[src/rtl/rrf_pkg.sv]
package rrf_pkg;

   // index width that stays at least one bit for tiny counts
   function automatic int idx_w(input int n);
      return (n < 2) ? 1 : $clog2(n);
   endfunction

   function automatic bit is_pow2(input int n);
      return (n > 0) && ((n & (n - 1)) == 0);
   endfunction

endpackage

[src/rtl/rrf_base_ctrl.sv]
module rrf_base_ctrl #(
   parameter int NUM_ROT = 16,
   localparam int ROT_W = rrf_pkg::idx_w(NUM_ROT)
) (
   input  logic             clk,
   input  logic             rst_n,
   input  logic             step_i,
   input  logic             load_i,
   input  logic [ROT_W-1:0] load_val_i,
   output logic [ROT_W-1:0] base_o
);

   localparam logic [ROT_W-1:0] TOP = ROT_W'(NUM_ROT - 1);

   logic [ROT_W-1:0] base_q;
   logic [ROT_W-1:0] base_d;
   logic [ROT_W-1:0] base_dec;

   assign base_dec = (base_q == '0) ? TOP : base_q - 1'b1;

   always_comb begin
      base_d = base_q;
      if (load_i)
         base_d = load_val_i;
      else if (step_i)
         base_d = base_dec;
   end

   always_ff @(posedge clk) begin
      if (!rst_n)
         base_q <= '0;
      else
         base_q <= base_d;
   end

   assign base_o = base_q;

   AST_STEP_DEC: assert property (@(posedge clk) disable iff (!rst_n)
      (step_i && !load_i) |=> (base_q == (($past(base_q) == '0) ? TOP : $past(base_q) - 1'b1)));
   AST_BASE_HOLD: assert property (@(posedge clk) disable iff (!rst_n)
      (!step_i && !load_i) |=> $stable(base_q));
   AST_LOAD_WINS: assert property (@(posedge clk) disable iff (!rst_n)
      load_i |=> (base_q == $past(load_val_i)));
   AST_LOAD_RANGE: assert property (@(posedge clk) disable iff (!rst_n)
      load_i |-> (load_val_i <= TOP));
   AST_BASE_RANGE: assert property (@(posedge clk) disable iff (!rst_n)
      base_q <= TOP);

endmodule

[src/rtl/rrf_remap.sv]
module rrf_remap #(
   parameter int NUM_STATIC = 8,
   parameter int NUM_ROT    = 16,
   localparam int TOTAL  = NUM_STATIC + NUM_ROT,
   localparam int SPEC_W = rrf_pkg::idx_w(TOTAL),
   localparam int ROT_W  = rrf_pkg::idx_w(NUM_ROT)
) (
   input  logic [SPEC_W-1:0] spec_i,
   input  logic [ROT_W-1:0]  base_i,
   output logic [SPEC_W-1:0] phys_o
);

   logic [ROT_W-1:0] off;
   logic [ROT_W:0]   sum;
   logic [ROT_W-1:0] wrapped;
   logic             is_rot;

   generate
      if (NUM_STATIC == 0) begin : g_all_rot
         assign is_rot = 1'b1;
         assign off    = ROT_W'(spec_i);
      end else begin : g_split
         assign is_rot = (spec_i >= SPEC_W'(NUM_STATIC));
         assign off    = ROT_W'(spec_i - SPEC_W'(NUM_STATIC));
      end
   endgenerate

   assign sum = {1'b0, off} + {1'b0, base_i};

   generate
      if (rrf_pkg::is_pow2(NUM_ROT)) begin : g_mask_wrap
         assign wrapped = sum[ROT_W-1:0];
      end else begin : g_sub_wrap
         assign wrapped = (sum >= (ROT_W+1)'(NUM_ROT)) ?
                          ROT_W'(sum - (ROT_W+1)'(NUM_ROT)) : sum[ROT_W-1:0];
      end
   endgenerate

   assign phys_o = is_rot ? (SPEC_W'(NUM_STATIC) + SPEC_W'(wrapped)) : spec_i;

endmodule

[src/rtl/rrf_storage.sv]
module rrf_storage #(
   parameter int DATA_W  = 32,
   parameter int ENTRIES = 24,
   parameter int NUM_RD  = 2,
   parameter bit BYPASS  = 1'b1,
   localparam int IDX_W  = rrf_pkg::idx_w(ENTRIES)
) (
   input  logic                          clk,
   input  logic                          rst_n,
   input  logic                          wr_en_i,
   input  logic [IDX_W-1:0]              wr_idx_i,
   input  logic [DATA_W-1:0]             wr_data_i,
   input  logic [NUM_RD-1:0][IDX_W-1:0]  rd_idx_i,
   output logic [NUM_RD-1:0][DATA_W-1:0] rd_data_o
);

   logic [DATA_W-1:0] mem [ENTRIES];
   logic              wr_ok;

   assign wr_ok = wr_en_i && (wr_idx_i < IDX_W'(ENTRIES));

   always_ff @(posedge clk) begin
      if (!rst_n) begin
         for (int i = 0; i < ENTRIES; i++)
            mem[i] <= '0;
      end else if (wr_ok) begin
         mem[wr_idx_i] <= wr_data_i;
      end
   end

   generate
      for (genvar p = 0; p < NUM_RD; p++) begin : g_rd
         logic [DATA_W-1:0] raw;
         assign raw = (rd_idx_i[p] < IDX_W'(ENTRIES)) ? mem[rd_idx_i[p]] : '0;
         if (BYPASS) begin : g_fwd
            assign rd_data_o[p] = (wr_ok && (wr_idx_i == rd_idx_i[p])) ? wr_data_i : raw;
         end else begin : g_plain
            assign rd_data_o[p] = raw;
         end
      end
   endgenerate

   AST_WRITE_LANDS: assert property (@(posedge clk) disable iff (!rst_n)
      wr_ok |=> (mem[$past(wr_idx_i)] == $past(wr_data_i)));
   AST_NO_STRAY_WRITE: assert property (@(posedge clk) disable iff (!rst_n)
      (!wr_en_i && $past(rst_n)) |=> (mem[$past(rd_idx_i[0])] == $past(rd_data_o[0])
                                      || $past(rd_idx_i[0]) >= IDX_W'(ENTRIES)));

endmodule

[src/rtl/rotreg_file.sv]
module rotreg_file #(
   parameter int DATA_W       = 32,
   parameter int NUM_STATIC   = 8,
   parameter int NUM_ROT      = 16,
   parameter bit WRITE_BYPASS = 1'b1,
   localparam int TOTAL  = NUM_STATIC + NUM_ROT,
   localparam int SPEC_W = rrf_pkg::idx_w(TOTAL),
   localparam int ROT_W  = rrf_pkg::idx_w(NUM_ROT)
) (
   input  logic              clk,
   input  logic              rst_n,
   input  logic [SPEC_W-1:0] rd0_spec,
   output logic [DATA_W-1:0] rd0_data,
   input  logic [SPEC_W-1:0] rd1_spec,
   output logic [DATA_W-1:0] rd1_data,
   input  logic              wr_en,
   input  logic [SPEC_W-1:0] wr_spec,
   input  logic [DATA_W-1:0] wr_data,
   input  logic              loop_step,
   input  logic              base_load,
   input  logic [ROT_W-1:0]  base_value,
   output logic [ROT_W-1:0]  base_out
);

   localparam int NPORT = 3;  // two reads, then the write

   generate
      if (NUM_ROT < 2) begin : g_bad_rot
         $error("rotreg_file: NUM_ROT must be at least 2");
      end
      if (NUM_STATIC < 0) begin : g_bad_static
         $error("rotreg_file: NUM_STATIC must not be negative");
      end
      if (DATA_W < 1) begin : g_bad_width
         $error("rotreg_file: DATA_W must be positive");
      end
   endgenerate

   logic [ROT_W-1:0]             base;
   logic [NPORT-1:0][SPEC_W-1:0] spec_all;
   logic [NPORT-1:0][SPEC_W-1:0] phys_all;
   logic [1:0][SPEC_W-1:0]       rd_phys;
   logic [1:0][DATA_W-1:0]       rd_data;

   assign spec_all[0] = rd0_spec;
   assign spec_all[1] = rd1_spec;
   assign spec_all[2] = wr_spec;

   rrf_base_ctrl #(.NUM_ROT(NUM_ROT)) u_base (
      .clk        (clk),
      .rst_n      (rst_n),
      .step_i     (loop_step),
      .load_i     (base_load),
      .load_val_i (base_value),
      .base_o     (base)
   );

   generate
      for (genvar p = 0; p < NPORT; p++) begin : g_map
         rrf_remap #(.NUM_STATIC(NUM_STATIC), .NUM_ROT(NUM_ROT)) u_map (
            .spec_i (spec_all[p]),
            .base_i (base),
            .phys_o (phys_all[p])
         );
      end
   endgenerate

   assign rd_phys[0] = phys_all[0];
   assign rd_phys[1] = phys_all[1];

   rrf_storage #(
      .DATA_W  (DATA_W),
      .ENTRIES (TOTAL),
      .NUM_RD  (2),
      .BYPASS  (WRITE_BYPASS)
   ) u_store (
      .clk       (clk),
      .rst_n     (rst_n),
      .wr_en_i   (wr_en),
      .wr_idx_i  (phys_all[2]),
      .wr_data_i (wr_data),
      .rd_idx_i  (rd_phys),
      .rd_data_o (rd_data)
   );

   assign rd0_data = rd_data[0];
   assign rd1_data = rd_data[1];
   assign base_out = base;

   AST_STATIC_FIXED: assert property (@(posedge clk) disable iff (!rst_n)
      (rd0_spec < SPEC_W'(TOTAL) && rd0_spec >= SPEC_W'(NUM_STATIC)) || (phys_all[0] == rd0_spec));
   AST_ROT_IN_REGION: assert property (@(posedge clk) disable iff (!rst_n)
      (wr_spec >= SPEC_W'(NUM_STATIC) && wr_spec < SPEC_W'(TOTAL)) |->
      (phys_all[2] >= SPEC_W'(NUM_STATIC) && phys_all[2] < SPEC_W'(TOTAL)));
   AST_HANDOFF: assert property (@(posedge clk) disable iff (!rst_n)
      (loop_step && !base_load && wr_spec >= SPEC_W'(NUM_STATIC) && wr_spec < SPEC_W'(TOTAL-1))
      |=> (phys_all[2] == $past(phys_all[2]) || wr_spec != $past(wr_spec) + 1'b1));
   AST_SAME_MAP: assert property (@(posedge clk) disable iff (!rst_n)
      (rd0_spec == rd1_spec) |-> (rd0_data == rd1_data));

endmodule

[config.mk]
export PLATFORM = sky130hd
export DESIGN_NAME = rotreg_file
export DESIGN_NICKNAME = d
export VERILOG_FILES = /design/src/rtl/rrf_pkg.sv /design/src/rtl/rrf_base_ctrl.sv /design/src/rtl/rrf_remap.sv /design/src/rtl/rrf_storage.sv /design/src/rtl/rotreg_file.sv
export SDC_FILE = /design/constraint.sdc
export NUM_CORES = 2
export LEC_CHECK = 0
export CORE_MARGIN = 2
export CORE_UTILIZATION = 52
export CTS_BUF_LIST = sky130_fd_sc_hd__clkbuf_16
export DETAILED_ROUTE_END_ITERATION = 16
export PLACE_DENSITY_LB_ADDON = 0.2
export RECOVER_POWER = 25
export SLEW_MARGIN = 20
export SYNTH_ARGS = -nofsm -noshare
export SYNTH_HDL_FRONTEND = slang
export SYNTH_SLANG_ARGS = --single-unit
[constraint.sdc]
create_clock -name clk -period 7.1 [get_ports clk]
set_input_delay 1.42 -clock clk [delete_from_list [all_inputs] [get_ports clk]]
set_output_delay 1.42 -clock clk [all_outputs]
set_load 0.005 [all_outputs]
==> metrics.txt <==
Crit Path Category=primary input to output pin; failing checks=capacitance limit, slew limit; vias in the first global route=37470; dpl hpwl=112500 µm; # H-tree levels=3; Synth-to-Final Area Change=15.61%; Post-Syn Area=0.04655 mm²; most frequent cells in the layout=840 x edfxtp_1, 645 x and2_1, 408 x nand2_1, 388 x nor2_1, 259 x o21ai_0; Syn Inst Count=4321; fill count=7017; met2 wire length=79670 µm; Ys Warns=0; Seq/Total Area, Yosys=54.36%; ratio of cells with drive above 1 in the final layout=12.79%; Data required, critical path=5.68 ns; Hold Path Stages=4; Syn Area/Cell=10.77 µm²; core area=0.08851 mm²; clk buf depth=3; die span in x=303.2 µm; Hold WC Path Type=register to register; Tcrit/Tclk final=98.31%; Final Non-Filler Cells=5700; RSZ-0062 raised after global routing=false; worst slew pin tran=3.644 ns; placed cells=5525; clk_skew=0.02293 ns; CTS Sinks=844; CTS tree=built; Worst Setup Slack post-DPL=-0.4602 ns; initial core utilization=52.59%; drt first pass iters=7; CTS clk-pin slew, worst paths=0.06 ns; share of flip-flops with an asynchronous set or reset after synthesis=0%; LEAKAGE=19.38 nW; peak supply drop=0.0001868 V; PortBufs=123; final worst-path setup slack=0.1200 ns; final wirelength=188200 µm; Worst setup SP type=primary input; Crit path largest cell delay=0.66 ns; largest net degree at the start of global routing=89; io pins=124; initial antenna violation count=10; fin nets=4527; status=complete, but fails checks; EDFF count, synth=840; CP delay by family, top=buffers and inverters; Routed Antenna Nets=0; DRC Markers=0; vias per cell=6.924; aggregate global routing overflow=0; Peak Freq=0.1433 GHz; DR WL/cell=33.03 µm; CP endpoint kind=output pin; GRT Util Overall=40.68%; M1 wire length=66070 µm; Final Hold Viols=0; Max Slew Vio Count=386; Max Used Layer=met5; relative slew slack=-145.5%; post-layout min period=6.980 ns; Yosys reg bits=844; Post-synth top flop=edfxtp_1; routed via count=39470; wire length of the first global-routing pass=265700 µm; Distinct cells, synth=72; final setup vio count=0; Fin Setup TNS=0 ns; Final GP Congestion=1.001; WL met3=28040 µm; CP Buf/Inv Count=5; CP max stage cell=fa_1; Worst Path Arrival=5.56 ns; Worst R2R Path Depth=7; site row count=109; PnR Total Power=0.01406 W; power per standard cell area=261.3 mW/mm²; Initial DRC Count=7216; maximum capacitance violations=21; CP Depth=14; worst-path cell chain=clkdlybuf4s50_1 -> ha_1 -> ha_1 -> inv_1 -> fa_1 -> o21ai_0 -> buf_4 -> o211ai_1 -> buf_4 -> a21oi_1 -> a2111o_1 -> a311oi_1 -> o21ai_1 -> clkdlybuf4s50_1; root buf cell=clkbuf_16; Die Height=303.2 µm; Clock Latency Late Sink=0.67 ns; full die area=0.09192 mm²; TritonCTS Buffers=90; commonest non-fill, non-tap cell in the layout=edfxtp_1; worst-path fanout max=10
-- cell type report --
class / instances / area (µm²) / area share, %
flip-flops and latches: 844 / 25300 / 47.02
multi-input cells: 3112 / 20390 / 37.90
repair buffers: 393 / 3739 / 6.947
clock buffers: 92 / 2302 / 4.278
well taps: 1165 / 1458 / 2.709
clock inverters: 74 / 549.3 / 1.021
inverters: 13 / 48.80 / 0.09068
diodes: 7 / 17.52 / 0.03255
-- worst register-to-register path, stage by stage, from the launching register on --
cell	delay (ns)
dfxtp_1	0.52
ha_1	0.30
ha_1	0.32
o21a_1	0.15
nor2_1	0.15
nand4_1	0.34
o21ai_0	2.82
buf_4	0.78
-- logic make-up (layout without fill, tap and decap cells) --
logic type / Yosys count / after routing / synth area share (%)
DFF: 844 / 844 / 54.36
and+or+nand+nor: 1882 / 1882 / 20.44
AOI/OAI and AO/OA: 855 / 855 / 12.08
buffers and inverters: 436 / 572 / 4.003
other: 1 / 79 / 0.008057
xor gates and xnor gates: 7 / 7 / 0.1962
adders and majority gates: 17 / 17 / 0.5054
muxes: 279 / 279 / 8.398
-- metrics by stage --
stage | utilization (%) | hold WS (ns) | cell area, µm²
finish | 60.80 | 0.8195 | 53810
global route | 60.78 | 0.8619 | 53800
CTS | 61.06 | 0.8252 | 54040
detailed placement | 57.56 | 0.8169 | 50940
global placement | 57.56 | 0.8144 | 50940
floorplan | - | 0.7179 | 46810
-- synth_stat cells (41+ instances only) --
cell type	n	share of area, %
nand2_1	409	3.3
mux2i_1	181	3.9
edfxtp_1	840	54
mux4_2	87	4.2
o22ai_1	44	0.59
a21oi_1	121	1.3
a31oi_1	72	0.97
buf_2	85	0.91
nor2_1	412	3.3
a41oi_1	67	1.3
a32oi_1	63	1.2
clkbuf_1	290	2.3
nand3_1	89	0.96
o21ai_0	273	2.9
nor3_1	124	1.3
a22oi_1	41	0.66
and2_1	723	9.7
-- final timing paths --
| check | startpoint | endpoint | slack [ns] |
|---|---|---|---|
| setup / recovery | rd1_spec[1] | rd1_data[22] | 0.12 |
| setup reg to reg | u_base.base_o[1] | u_store.mem[0][12] | 1.31 |
| hold reg to reg | u_base.base_o[1] | u_base.base_o[1] | 0.82 |
| hold / removal | u_base.base_o[1] | u_base.base_o[1] | 0.82 |
-- repair_timing --
action,4_1_cts,5_1_grt
buffers inserted,2,0
endpoints found under the setup margin,14,28
gates resized for setup,24,7
pin swaps,1,1
endpoints found under the hold margin,0,0
gates cloned,1,0
hold buffers,0,0
-- metal layers --
layer	up-vias	track usage, %
met3	820	11.68
met1	18990	53.01
met2	3561	59.10
li1	16090	-
met4	4	27.57
met5	-	0
-- registers in the layout, summed over array words and instances, names as in the netlist --
name and flops:
u_base.base_o 4, u_store.mem 840
-- report_power, final --
group,leakage [nW],internal (W),switching (W)
combinational,9.22,0.00127,0.00225
clock,1.49,0.00260,0.00208
sequential,8.67,0.00573,0.000132
total,19.4,0.00960,0.00446
(Power assumes the default switching activity.)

Action item
Within the records, filter for lines that contain the word "error" and show each one.

Solution for this exercise
         $error("rotreg_file: NUM_ROT must be at least 2");
         $error("rotreg_file: NUM_STATIC must not be negative");
         $error("rotreg_file: DATA_W must be positive");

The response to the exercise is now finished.